*Required work:* In the data below, locate each line with the word "usage" and list it.

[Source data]
==> src/rtl/mdu_pkg.sv <==
// Shared types and constants for the
// iterative multiply/divide unit.
package mdu_pkg;

    typedef enum logic [1:0] {
        MD_MULT  = 2'b00,
        MD_MULTU = 2'b01,
        MD_DIV   = 2'b10,
        MD_DIVU  = 2'b11
    } md_op_e;

    typedef enum logic [1:0] {
        IDLE,
        MUL,
        DIV,
        FIXUP
    } md_state_e;

    localparam logic [5:0] FUNCT_MFHI  = 6'h10;
    localparam logic [5:0] FUNCT_MFLO  = 6'h12;
    localparam logic [5:0] FUNCT_MULT  = 6'h18;
    localparam logic [5:0] FUNCT_MULTU = 6'h19;
    localparam logic [5:0] FUNCT_DIV   = 6'h1A;
    localparam logic [5:0] FUNCT_DIVU  = 6'h1B;

    function automatic logic op_is_div(input md_op_e op);
        return op[1];
    endfunction

    function automatic logic op_is_signed(input md_op_e op);
        return !op[0];
    endfunction

endpackage

==> src/rtl/muldiv_unit_if.sv <==
// Execute/Decode-side bundle for the
// multiply/divide unit.
interface muldiv_unit_if #(
    parameter int WIDTH = 32
);
    logic             startE;
    logic [1:0]       opE;
    logic [WIDTH-1:0] srcaE;
    logic [WIDTH-1:0] srcbE;
    logic             hiloreadD;
    logic             mdstartD;
    logic             stallmd;
    logic             busy;
    logic             done;
    logic [WIDTH-1:0] hi;
    logic [WIDTH-1:0] lo;

    modport master (
        output startE, opE, srcaE, srcbE,
        output hiloreadD, mdstartD,
        input  stallmd, busy, done, hi, lo
    );

    modport slave (
        input  startE, opE, srcaE, srcbE,
        input  hiloreadD, mdstartD,
        output stallmd, busy, done, hi, lo
    );
endinterface
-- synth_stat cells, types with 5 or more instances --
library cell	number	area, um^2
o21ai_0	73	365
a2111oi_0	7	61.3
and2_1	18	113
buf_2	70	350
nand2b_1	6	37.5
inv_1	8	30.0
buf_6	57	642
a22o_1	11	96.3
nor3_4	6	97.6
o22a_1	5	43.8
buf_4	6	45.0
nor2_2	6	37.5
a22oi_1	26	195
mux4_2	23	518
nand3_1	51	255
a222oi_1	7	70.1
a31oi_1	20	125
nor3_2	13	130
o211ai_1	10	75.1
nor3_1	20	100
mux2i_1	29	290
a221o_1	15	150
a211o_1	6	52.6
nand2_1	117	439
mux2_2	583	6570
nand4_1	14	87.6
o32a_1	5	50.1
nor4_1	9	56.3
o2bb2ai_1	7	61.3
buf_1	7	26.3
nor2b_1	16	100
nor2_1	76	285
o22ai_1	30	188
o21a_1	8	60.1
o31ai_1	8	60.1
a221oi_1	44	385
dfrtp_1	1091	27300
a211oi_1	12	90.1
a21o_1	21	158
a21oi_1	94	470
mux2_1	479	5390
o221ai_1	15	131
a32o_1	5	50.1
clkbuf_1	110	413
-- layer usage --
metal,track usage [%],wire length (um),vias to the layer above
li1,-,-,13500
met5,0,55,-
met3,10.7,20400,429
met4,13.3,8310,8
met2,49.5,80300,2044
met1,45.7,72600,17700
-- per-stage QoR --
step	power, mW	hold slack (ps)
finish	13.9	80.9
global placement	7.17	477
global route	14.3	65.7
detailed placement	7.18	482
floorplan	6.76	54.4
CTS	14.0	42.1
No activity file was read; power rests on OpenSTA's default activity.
==> config.mk <==
export PLATFORM = sky130hd
export DESIGN_NAME = wb_mem_tester
export DESIGN_NICKNAME = d
export VERILOG_FILES = /design/src/rtl/wb_mem_tester.sv
export SDC_FILE = /design/constraint.sdc
export NUM_CORES = 1
export LEC_CHECK = 0
export ABC_CLOCK_PERIOD_IN_PS = 7700
export BUFFER_PORTS_ARGS = -buffer_cell sky130_fd_sc_hd__buf_2
export CAP_MARGIN = 25
export CORE_ASPECT_RATIO = 1.25
export CORE_UTILIZATION = 32
export CTS_BUF_LIST = sky130_fd_sc_hd__clkbuf_8
export DETAILED_ROUTE_END_ITERATION = 7
export PLACE_DENSITY_LB_ADDON = 0.1
export SYNTH_ARGS = -nofsm -noshare
export SYNTH_HDL_FRONTEND = slang
export SYNTH_SLANG_ARGS = --single-unit
export TNS_END_PERCENT = 30
==> constraint.sdc <==
create_clock -name clk -period 7.7 [get_ports clk]
set_input_delay 0.385 -clock clk [delete_from_list [all_inputs] [get_ports clk]]
set_output_delay 0.385 -clock clk [all_outputs]
set_load 0.005 [all_outputs]
### src/rtl/ctx_arith_pkg.sv
// Shared types and helpers for the ctx_arith_pipe block.
// Saturating helpers are only referenced when CTX_ARITH_SAT_EN is defined.
package ctx_arith_pkg;

    typedef enum logic [1:0] {
        IDLE = 2'd0,
        DIV  = 2'd1,
        OUT  = 2'd2
    } ctx_state_t;

    // Widest operand the generic helpers support (products need 2*w bits of 64).
    localparam int MAX_W = 32;

    // Quotient reported for a zero divisor: all ones at any width up to MAX_W.
    localparam logic [MAX_W-1:0] DZ_QUOT = '1;

    // Largest unsigned value representable in w bits.
    function automatic logic [63:0] max_of(input int w);
        return (64'd1 << w) - 64'd1;
    endfunction

    // Unsigned add clamped to w bits.
    function automatic logic [63:0] sat_add(input logic [63:0] a, input logic [63:0] b,
                                            input int w);
        logic [63:0] s;
        s = a + b;
        return (s > max_of(w)) ? max_of(w) : s;
    endfunction

    // Unsigned subtract clamped at zero.
    function automatic logic [63:0] sat_sub(input logic [63:0] a, input logic [63:0] b,
                                            input int w);
        logic [63:0] d;
        d = (a > b) ? (a - b) : 64'd0;
        return (d > max_of(w)) ? max_of(w) : d;
    endfunction

    // Unsigned multiply clamped to w bits (operands must fit in MAX_W bits).
    function automatic logic [63:0] sat_mul(input logic [63:0] a, input logic [63:0] b,
                                            input int w);
        logic [63:0] p;
        p = a * b;
        return (p > max_of(w)) ? max_of(w) : p;
    endfunction

endpackage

*Task answer:*
-- layer usage --
metal,track usage [%],wire length (um),vias to the layer above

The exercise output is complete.